不喜欢一成不变生活着的我,总希望像一个量子那样具有不确定的属性。而光哥的一通电话,把我从枯燥乏味中解放了出来。

大约是星期二的晚上,我接到了他的电话,说是有个外拍的单子,问我愿不愿意接。在对主办方要求毫无概念的情况下,我有些退缩了。一方面公司的工作进入了最关键的时刻;另一方面,如果因为误会了主办方的要求,我可能一分钱也拿不到,还白白搭上一天时间。不过,最终不愿放弃这个锻炼机会,遂拍了板,光哥又替我谈定了报酬,一下午2000,真够哥们的。

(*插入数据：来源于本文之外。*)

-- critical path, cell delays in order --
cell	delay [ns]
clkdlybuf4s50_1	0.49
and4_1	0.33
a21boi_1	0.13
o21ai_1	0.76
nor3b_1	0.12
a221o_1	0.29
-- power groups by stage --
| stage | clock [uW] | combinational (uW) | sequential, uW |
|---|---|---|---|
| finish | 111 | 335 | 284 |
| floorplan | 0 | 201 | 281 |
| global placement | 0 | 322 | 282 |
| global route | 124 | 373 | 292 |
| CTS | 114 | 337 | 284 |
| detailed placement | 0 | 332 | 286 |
### src/rtl/pcie_tx_arb.sv
// pcie_tx_arb: round-robin owner of the single 64-bit TRN transmit port.
// One packet engine holds the port for exactly one TLP; protocol violations raise sticky flags.
module pcie_tx_arb #(
    parameter int NUM_REQ   = 3,
    parameter int MAX_BEATS = 64
) (
    input  logic                  pcie_clk,
    input  logic                  rst,
    input  logic [NUM_REQ-1:0]    req_v,
    input  logic [NUM_REQ-1:0]    req_done,
    output logic [NUM_REQ-1:0]    req_grant,
    output logic                  req_stall,
    input  logic [NUM_REQ*64-1:0] req_td,
    input  logic [NUM_REQ*8-1:0]  req_trem_n,
    input  logic [NUM_REQ-1:0]    req_tsof_n,
    input  logic [NUM_REQ-1:0]    req_teof_n,
    input  logic [NUM_REQ-1:0]    req_tsrc_rdy_n,
    output logic [63:0]           trn_td,
    output logic [7:0]            trn_trem_n,
    output logic                  trn_tsof_n,
    output logic                  trn_teof_n,
    output logic                  trn_tsrc_rdy_n,
    input  logic                  trn_tdst_rdy_n,
    input  logic [5:0]            trn_tbuf_av,
    output logic                  err_long,
    output logic                  err_done,
    input  logic                  err_clr
);

    // state | meaning
    // IDLE  | port free, arbitrating among requesters, trn_* forced idle
    // BUSY  | requester sel owns the port until its unstalled done

    localparam int PW = (NUM_REQ > 1) ? $clog2(NUM_REQ) : 1;
    localparam int CW = $clog2(MAX_BEATS + 2);
    localparam logic [CW-1:0] CNT_MAX = CW'(MAX_BEATS);
    localparam logic [CW-1:0] CNT_SAT = CW'(MAX_BEATS + 1);

    typedef enum logic {
        IDLE = 1'b0,
        BUSY = 1'b1
    } state_t;

    state_t state_q, state_d;

    logic [NUM_REQ-1:0] grant_q;
    logic [PW-1:0]      sel_q;
    logic [PW-1:0]      ptr_q;
    logic [PW-1:0]      win;
    logic               win_v;
    logic [CW-1:0]      cnt_q;
    logic               err_long_q;
    logic               err_done_q;
    logic               arb_go;
    logic               release_go;
    logic               beat;
    logic               long_set;
    logic               done_set;
    logic [NUM_REQ-1:0] owner_mask;

    // Rotating priority search starting at ptr_q.
    always_comb begin
        win   = '0;
        win_v = 1'b0;
        for (int k = 0; k < NUM_REQ; k++) begin
            if (!win_v && req_v[(int'(ptr_q) + k) % NUM_REQ]) begin
                win_v = 1'b1;
                win   = PW'((int'(ptr_q) + k) % NUM_REQ);
            end
        end
    end

    always_comb begin
        owner_mask = (state_q == BUSY) ? grant_q : '0;
        arb_go     = (state_q == IDLE) && win_v && (trn_tbuf_av != 6'd0);
        beat       = (state_q == BUSY) && !trn_tdst_rdy_n && !req_tsrc_rdy_n[sel_q];
        release_go = (state_q == BUSY) && req_done[sel_q] && !trn_tdst_rdy_n;
        // Flag as soon as the counter would pass MAX_BEATS, and keep flagging while it sits above it.
        long_set   = (state_q == BUSY) && ((cnt_q > CNT_MAX) || (beat && (cnt_q == CNT_MAX)));
        done_set   = !trn_tdst_rdy_n && ((req_done & ~owner_mask) != '0);
    end

    always_ff @(posedge pcie_clk) begin
        if (rst) begin
            state_q <= IDLE;
        end else begin
            state_q <= state_d;
        end
    end

    always_comb begin
        state_d = state_q;
        case (state_q)
            IDLE:    if (arb_go)     state_d = BUSY;
            BUSY:    if (release_go) state_d = IDLE;
            default: state_d = IDLE;
        endcase
    end

    always_ff @(posedge pcie_clk) begin
        if (rst) begin
            grant_q    <= '0;
            sel_q      <= '0;
            ptr_q      <= '0;
            cnt_q      <= '0;
            err_long_q <= 1'b0;
            err_done_q <= 1'b0;
        end else begin
            if (arb_go) begin
                grant_q <= NUM_REQ'(1) << win;
                sel_q   <= win;
                ptr_q   <= (win == PW'(NUM_REQ - 1)) ? '0 : win + 1'b1;
                cnt_q   <= '0;
            end else if (release_go) begin
                grant_q <= '0;
            end
            if (beat && (cnt_q != CNT_SAT)) begin
                cnt_q <= cnt_q + 1'b1;
            end
            err_long_q <= long_set | (err_long_q & ~err_clr);
            err_done_q <= done_set | (err_done_q & ~err_clr);
        end
    end

    // rst also masks the outputs so they are idle within the reset cycle itself.
    always_comb begin
        req_stall      = trn_tdst_rdy_n;
        req_grant      = rst ? '0 : grant_q;
        err_long       = err_long_q & ~rst;
        err_done       = err_done_q & ~rst;
        trn_td         = '0;
        trn_trem_n     = 8'hFF;
        trn_tsof_n     = 1'b1;
        trn_teof_n     = 1'b1;
        trn_tsrc_rdy_n = 1'b1;
        if ((state_q == BUSY) && !rst) begin
            trn_td         = req_td[int'(sel_q)*64 +: 64];
            trn_trem_n     = req_trem_n[int'(sel_q)*8 +: 8];
            trn_tsof_n     = req_tsof_n[sel_q];
            trn_teof_n     = req_teof_n[sel_q];
            trn_tsrc_rdy_n = req_tsrc_rdy_n[sel_q];
        end
    end

endmodule

### config.mk
export PLATFORM = sky130hd
export DESIGN_NAME = pcie_tx_arb
export DESIGN_NICKNAME = d
export VERILOG_FILES = /design/src/rtl/pcie_tx_arb.sv
export SDC_FILE = /design/constraint.sdc
export NUM_CORES = 1
export LEC_CHECK = 0
export ABC_AREA = 0
export BUFFER_PORTS_ARGS = -buffer_cell sky130_fd_sc_hd__buf_2
export CORE_AREA = 5 5 122 124
export DETAILED_ROUTE_END_ITERATION = 16
export DIE_AREA = 0 0 127 129
export HOLD_SLACK_MARGIN = 0.12
export PLACE_DENSITY_LB_ADDON = 0.1
export SETUP_SLACK_MARGIN = 0.5
export SYNTH_ARGS = -nofsm -noshare
export SYNTH_HDL_FRONTEND = slang
export SYNTH_SLANG_ARGS = --single-unit
### constraint.sdc
create_clock -name pcie_clk -period 2.45 [get_ports pcie_clk]
set_input_delay 0.49 -clock pcie_clk [delete_from_list [all_inputs] [get_ports pcie_clk]]
set_output_delay 0.49 -clock pcie_clk [all_outputs]
set_load 0.02 [all_outputs]
==> results.toml <==
[logic_synthesis]
synth_top_family_by_area = "simple AND/OR/NAND/NOR gates"
yosys.area_share.simple_pct = 28.84
yosysTopAreaCell = "mux2i_1"
yosysMostFrequentCell = "nor2_1"
syn-num-nets = 710
yosys_warnings = 0
synth-xor-area-share_pct = 0
ys_ff_latch = 17
syn_area_per_cell_um2 = 6.329
synthFlopType = "dfxtp_1"
syn_area_mm2 = 0.002924
synth_fa_ha_area_share_pct = 2.995
muxShareOfSynthArea_pct = 27.04
synthTopCellsByArea = "mux2i_1 (27%), nor2_1 (18%), a21oi_1 (15%), dfxtp_1 (12%), clkbuf_1 (3.1%)"
syn_inst = 462
synth-compound-area-share_pct = 22.55
synth_top_area_share_pct = 27.04
async_flop_share_pct = 0
synth-seq-area-share_pct = 11.64
synthDistinctLibCells = 41
synth_edf_count = 0
synth_common_cells = "nor2_1 (138), a21oi_1 (90), mux2i_1 (79)"

[finish]
final_cells = 990
multiInputGateArea_mm2 = 0.003060
drive_gt1_share_pct = 68.11
regArea_um2 = 354.1
postLayoutCellArea_mm2 = 0.006794
fin_nets = 1058
syn_to_final_growth_pct = 132.3
fill_cells = 1345

[route]
drc = 0
wl_per_cell_um = 19.34
via_count = 4745
wirelength_um = 19150
routed_via_density = 4.793
firstDrtPassIters = 4
route.antenna.remaining_nets = 0
drt_iter0_drc = 137

[sta]
setup_viol = 0
slew_headroom_pct = 63.98
period_needed_ps = 2151
rsz0062_at_grt = "yes"
finClkSkew_ps = 2.884
hold_viol_final = 0
whs_ps = 475.9
final-max-slew-violation-count = 0
fmax_mhz = 465.0
tns_ps = 0
finalCritPeriodShare_pct = 87.78
worst_pin_slew_ps = 535.4

[setup_path]
cp.arrival_ps = 1660
worstPathRequired_ps = 1960
critPathMaxFanout = 8
crit_type = "reg -> out"
cp-end-kind = "primary output"
worst_setup_path_start_kind = "flop"

[floorplanning]
initial_core_util_pct = 21.40
core_area_mm2 = 0.01367
die_y_um = 129
floorplan.rows = 43
die_w_um = 127
ios = 322
die-area_mm2 = 0.01638

[global_route]
grtUsageTotal_pct = 20.13
grt_pass1_vias = 4815
gr-total-overflow = 0
grt_max_degree = 80
grt_pass1_wl_um = 26120
antenna_found_initial = 1

[pwr]
power.total_mw = 7.050
switchingPower_mw = 3.308
internal-power_mw = 3.742
pwr-share-clk_pct = 4.8
p_per_area_mw_per_mm2 = 1038
peakVddDrop_mv = 0.3908
combPwrFrac_pct = 88.8
leakagePower_nw = 2.975
pwr-share-seq_pct = 6.4
switching_share_pct = 46.92

[run_status]
status = "complete, no violations"

[clocking]
cts_buffer_depth = 2
cts-root-buf = "clkbuf_16"
htreeDepth = 1
cts-buffers-inserted = 3
cts_tree = "yes"
hold_buffers = 0
cts.clk_slew.worst_paths_ps = 50
clock-sinks = 17
clock_latency_ps = 250

[placed_design]
hpwl_um = 12810
dp.cells = 933
placed_area_mm2 = 0.004893
portBuffers = 321
gp_congestion = 0.9155

[worst_hold_path]
hold_path.class = "reg -> reg"

[run]
drv_cap = 0
-- timing repair --
item,in CTS,in global routing
pin swaps,12,49
cloned,14,4
resized for setup,121,158
buffers inserted,27,7
setup endpoints to repair,88,89
-- cell usage in the layout, fill, tap and decap left out, types with 4 or more instances in the layout --
cell       count
a21oi_1       35
a21oi_2       37
a21oi_4       18
buf_12        10
buf_16        17
buf_2        251
buf_4         37
buf_6         60
clkbuf_16      7
dfxtp_1       12
ha_4           4
inv_1          4
mux2i_1       68
mux2i_2       10
nand2_1       13
nand3_1        6
nor2_1        72
nor2_2        63
nor2b_1        8
nor3_2         4
o21ai_1        9
o21ai_2        5
-- sequential cells by signal, summed over array words and instances (netlist names) --
register	flops
cnt_q	7
err_done_q	1
err_long_q	1
grant_q	3
ptr_q	2
sel_q	2
state_q	1
-- routing by layer --
layer	track usage, %	part of all wire (%)
met5	0	0
met4	3.470	1.3
met3	4.359	7.4
met2	38.33	53
met1	23.32	38
-- cell families (layout without fill, tap and decap cells) --
kind of cell	count (synthesis)	count (layout)
simple gates	191	191
compound gates	122	122
mux	79	79
buf+inv	46	393
flops	17	17
fa+ha+maj	7	7
other cells	0	1
-- through the flow --
| stage | util, % | setup WS, ps |
|---|---|---|
| after floorplan | - | 506.7 |
| after global routing | 49.72 | 230.7 |
| after CTS | 44.08 | 301.4 |
| final | 49.72 | 299.3 |
| after global placement | 35.81 | 343.9 |
| after detailed placement | 35.81 | 328.6 |
-- path summary, 6_finish.rpt --
kind	startpoint	end	slack, ps	cells past startpoint
setup / recovery	sel_q[0]$_SDFFE_PP0P_	trn_td[1]	300	8
hold / removal	grant_q[0]$_SDFFE_PP0P_	grant_q[0]$_SDFFE_PP0P_	480	2
setup reg to reg	ptr_q[1]$_SDFFE_PP0P_	sel_q[1]$_SDFFE_PP0P_	500	9
hold reg to reg	grant_q[0]$_SDFFE_PP0P_	grant_q[0]$_SDFFE_PP0P_	480	2
-- power groups by stage --
stage | Sequential (mW) | Combinational, mW | Clock [mW]
2_1_floorplan | 0.379 | 2.62 | 0
3_3_place_gp | 0.463 | 3.50 | 0
3_5_place_dp | 0.464 | 3.54 | 0
4_1_cts | 0.434 | 5.27 | 0.348
5_1_grt | 0.463 | 6.65 | 0.359
6_report | 0.451 | 6.26 | 0.340
-- area by class of cell --
type	count	area share, %
inverters	7	0.4236
multi-input cells	399	45.05
well taps	180	3.315
diodes	1	0.03683
flip-flops and latches	17	5.212
repair buffers	382	44.75
clock inverters	1	0.1105
clock buffers	3	1.105
-- critical path, cell delays in order, from the launching register on --
cell and delay [ps]:
dfxtp_4 370, buf_12 150, nor2b_4 160, buf_8 150, buf_6 110, buf_16 130
a21oi_4 60, nor2_2 140, buf_6 130
No activity file was read; power rests on OpenSTA's default activity.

接下来就是忙碌的一天。上午,我安排好了手头的工作,直奔下沙。旅途出乎意料地顺利,约一小时后,我已经在调试灯光了。比约定时间早半个小时,我抵达了模特的训练场馆,一个篮球场那么大的教室,阳光从3层楼那么高的窗户射进来,温暖的色调,是我喜欢的类型。不过对于布光来说却是极其不利的,摄影灯需要相对较暗的场所而保证引闪器能正常工作,在这么大的一个空间里,连保证2盏灯同步引闪都成了问题。最终,和主办方沟通,选择了更衣室外的一面墙壁作背景,左侧用幕布遮挡,拍摄得以顺利进行。

五月末的天气出乎意料地炎热,模特从T台上忙碌地走下,我机械地重复着“正面-侧面-背面-侧面”,“OK!”,“非常好!”,“GOOD!”几百张下来,已是汗流浃背,不过可怜的模特妹妹们却早已挥汗如雨。这样的情形一直坚持到1200张拍摄结束。

晚上投宿在阿兵哥家里,他那里几乎已经变成我的免费旅馆了,况且还有裸男可以看…汗,我又不是Gay。

红酒,音乐,小阁楼,这就是他那小空间在我眼里的全部。第二天一如既往地6点钟起床,赶回公司上班,临走时还不忘偷一个小蜜蜂,哈哈。